§ **TASK DESCRIPTION**
In the records below, take the line containing "set_input_delay 1.6000 -clock" and reproduce it and every subsequent line exactly, adding nothing.

= Beginning of Section =

From an optimization exercise on the open Yosys and OpenROAD flow, aimed at small area, a short achievable clock period and few clock cycles per item; shortcuts taken in it are not production practice. The RTL was checked by simulation tests, not by an equivalence proof against the original design.

===== run.sh =====
#!/bin/bash
# synth_recipe.tcl (not shown) runs the flow's synth.tcl, then flattens the netlist and writes it again
# the make line also repeats each setting of config.mk as NAME=value (left out here)
make -C /OpenROAD-flow-scripts/flow DESIGN_CONFIG=/design/flow/config.mk WORK_HOME=/design/flow/orfs CLKGATE_MAP_FILE= SYNTH_SCRIPT=/design/flow/synth_recipe.tcl finish

===== config.mk =====
export PLATFORM = sky130hd
export DESIGN_NAME = battery_voltage_average_soc_lookup
export DESIGN_NICKNAME = battery_voltage_average_soc_lookup
export VERILOG_FILES = /design/flow/design.v
export SDC_FILE = /design/flow/constraint.sdc
export NUM_CORES = 4
export LEC_CHECK = 0
export CAP_MARGIN = 20
export CORE_MARGIN = 2
export CORE_UTILIZATION = 40
export SLEW_MARGIN = 20

===== constraint.sdc =====
create_clock -name core_clock -period 8.0 [get_ports {clk_i}]
set_input_delay 1.6000 -clock core_clock [delete_from_list [all_inputs] [get_ports {clk_i}]]
set_output_delay 1.6000 -clock core_clock [all_outputs]
set_load 0.01 [all_outputs]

= End of Section =

§ **REPLY**
set_input_delay 1.6000 -clock core_clock [delete_from_list [all_inputs] [get_ports {clk_i}]]
set_output_delay 1.6000 -clock core_clock [all_outputs]
set_load 0.01 [all_outputs]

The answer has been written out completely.